Stanley stood up from his position and came forward apparently intrigued, “You
came to two old drunkards to ask about the impossibilities of the world? Boy,
you’re either a nimrod or a genius. Which one depends on whether or not you can
believe anything that we’d even tell you”
.
“I don’t think we have a choice. I don’t think there are many people on this
island that know about what we need to find out about, so you two are probably
the best of the bunch,” Violet said.
“
Colour
me curious then,” Stanley replied as he
tipped backwards on his feet, both hands resting on the back of his head over a
bald spot as if he were trying to keep it warm.
“I believe that ‘curious’ is a bright shade of red if you’re looking for that
particular
colour
of paint,” Bill hinted.
Riley’s eyebrow shot up, “I don’t understand”.
“He’s asking for a bribe, kid,” Stanley explained with a sigh directed more so
at his partner than the
Tylers
.
“How was I supposed to understand that?”
“A fifty dollar bill is
coloured
red, is it not?”
Bill chuckled as he looked down at the pair.

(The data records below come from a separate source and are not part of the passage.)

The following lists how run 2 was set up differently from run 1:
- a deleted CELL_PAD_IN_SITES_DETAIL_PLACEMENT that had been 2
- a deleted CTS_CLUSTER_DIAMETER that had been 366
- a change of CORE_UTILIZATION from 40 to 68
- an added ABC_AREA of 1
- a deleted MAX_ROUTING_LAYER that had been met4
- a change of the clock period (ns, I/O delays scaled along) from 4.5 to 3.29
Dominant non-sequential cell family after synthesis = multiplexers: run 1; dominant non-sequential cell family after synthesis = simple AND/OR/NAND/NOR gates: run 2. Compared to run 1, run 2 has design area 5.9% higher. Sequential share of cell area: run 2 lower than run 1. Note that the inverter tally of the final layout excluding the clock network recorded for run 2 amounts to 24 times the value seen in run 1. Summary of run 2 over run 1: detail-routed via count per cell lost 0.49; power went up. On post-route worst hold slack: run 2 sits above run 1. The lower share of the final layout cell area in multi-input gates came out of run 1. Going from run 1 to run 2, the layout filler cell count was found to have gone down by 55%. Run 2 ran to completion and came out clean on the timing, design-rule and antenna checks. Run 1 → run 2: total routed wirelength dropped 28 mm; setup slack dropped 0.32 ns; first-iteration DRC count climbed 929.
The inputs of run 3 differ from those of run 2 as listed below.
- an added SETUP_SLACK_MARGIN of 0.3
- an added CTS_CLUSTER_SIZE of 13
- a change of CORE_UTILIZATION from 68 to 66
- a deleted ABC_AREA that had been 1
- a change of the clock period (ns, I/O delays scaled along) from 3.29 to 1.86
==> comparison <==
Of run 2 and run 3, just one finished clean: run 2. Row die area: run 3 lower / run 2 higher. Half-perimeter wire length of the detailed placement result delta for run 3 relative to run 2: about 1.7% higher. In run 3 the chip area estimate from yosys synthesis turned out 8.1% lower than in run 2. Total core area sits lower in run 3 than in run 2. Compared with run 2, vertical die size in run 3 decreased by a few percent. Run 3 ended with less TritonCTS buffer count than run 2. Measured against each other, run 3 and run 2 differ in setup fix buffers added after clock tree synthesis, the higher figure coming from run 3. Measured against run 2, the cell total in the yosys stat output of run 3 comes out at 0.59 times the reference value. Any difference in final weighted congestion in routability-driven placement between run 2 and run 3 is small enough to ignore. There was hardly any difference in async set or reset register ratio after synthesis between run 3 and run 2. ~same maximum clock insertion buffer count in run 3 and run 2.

“We’re American, our money isn’t
coloured
the same.
And what the hell? A fifty is a bit much,” Riley complained as he reached for
his wallet.
Stanley extended his hand in a stopping motion, shaking his head softly, “Just
ask your questions”.
Violet took that as her cue to bring the men up to speed on the situation.

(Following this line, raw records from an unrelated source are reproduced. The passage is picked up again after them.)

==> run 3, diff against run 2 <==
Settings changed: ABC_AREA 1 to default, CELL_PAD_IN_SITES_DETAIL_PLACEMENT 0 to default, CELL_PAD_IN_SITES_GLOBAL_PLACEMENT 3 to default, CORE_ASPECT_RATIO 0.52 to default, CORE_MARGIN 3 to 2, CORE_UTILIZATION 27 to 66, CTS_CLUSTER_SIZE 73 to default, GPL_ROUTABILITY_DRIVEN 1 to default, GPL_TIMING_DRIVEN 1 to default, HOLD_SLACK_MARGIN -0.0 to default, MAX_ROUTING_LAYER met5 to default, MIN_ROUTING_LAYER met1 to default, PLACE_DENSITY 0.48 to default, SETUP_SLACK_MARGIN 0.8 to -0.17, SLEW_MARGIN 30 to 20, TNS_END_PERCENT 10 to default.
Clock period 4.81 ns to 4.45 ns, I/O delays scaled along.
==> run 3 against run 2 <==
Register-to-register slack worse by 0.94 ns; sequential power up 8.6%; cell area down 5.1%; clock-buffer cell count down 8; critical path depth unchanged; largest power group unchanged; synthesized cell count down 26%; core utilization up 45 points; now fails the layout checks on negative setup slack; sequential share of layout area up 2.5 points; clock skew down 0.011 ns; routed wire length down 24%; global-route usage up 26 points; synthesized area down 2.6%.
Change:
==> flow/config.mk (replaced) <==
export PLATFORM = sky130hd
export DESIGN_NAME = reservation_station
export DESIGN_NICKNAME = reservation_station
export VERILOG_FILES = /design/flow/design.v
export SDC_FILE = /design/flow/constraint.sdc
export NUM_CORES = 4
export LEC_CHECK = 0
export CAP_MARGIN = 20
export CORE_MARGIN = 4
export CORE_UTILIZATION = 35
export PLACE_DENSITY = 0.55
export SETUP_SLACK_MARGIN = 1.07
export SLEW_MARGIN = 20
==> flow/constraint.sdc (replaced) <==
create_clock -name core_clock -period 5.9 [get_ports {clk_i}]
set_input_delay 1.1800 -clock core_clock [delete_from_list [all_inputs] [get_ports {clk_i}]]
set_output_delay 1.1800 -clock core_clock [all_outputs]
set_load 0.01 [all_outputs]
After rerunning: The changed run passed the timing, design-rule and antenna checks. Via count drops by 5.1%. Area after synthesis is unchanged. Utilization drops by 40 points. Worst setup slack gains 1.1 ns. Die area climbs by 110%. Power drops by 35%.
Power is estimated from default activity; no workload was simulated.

“Do you know a woman named
Poyam
?”
Bill nodded and Stanley shook his head once more.
“We rented her house a few days ago”.
“The rickety one up at Killarney?” Bill questioned.
“The haunted one, you mean?” Stanley piped in, honestly asking for himself. He
might not have known the owner but he seemingly knew of the house.
“It’s not haunted, you fool,” Bill responded plainly.
“It might be, based on the things that we’ve seen,” Violet said just as her
husband finally chose to stand up, probably because he felt like a child being
scorned by his parents.
“What exactly have you seen? Ghoulies and ghosts?” Stanley chuckled in a way
that made his whiskers twitch with delight.
“I don’t think we can say for sure what we’ve seen”.
“Try,” Bill replied simply, annoyed by the dancing around that the pair was
beginning to do as they searched for a way to talk about it.
“Something seems to be living in our mirror, some sort of animal-man,” Riley
answered bluntly, his face stone still.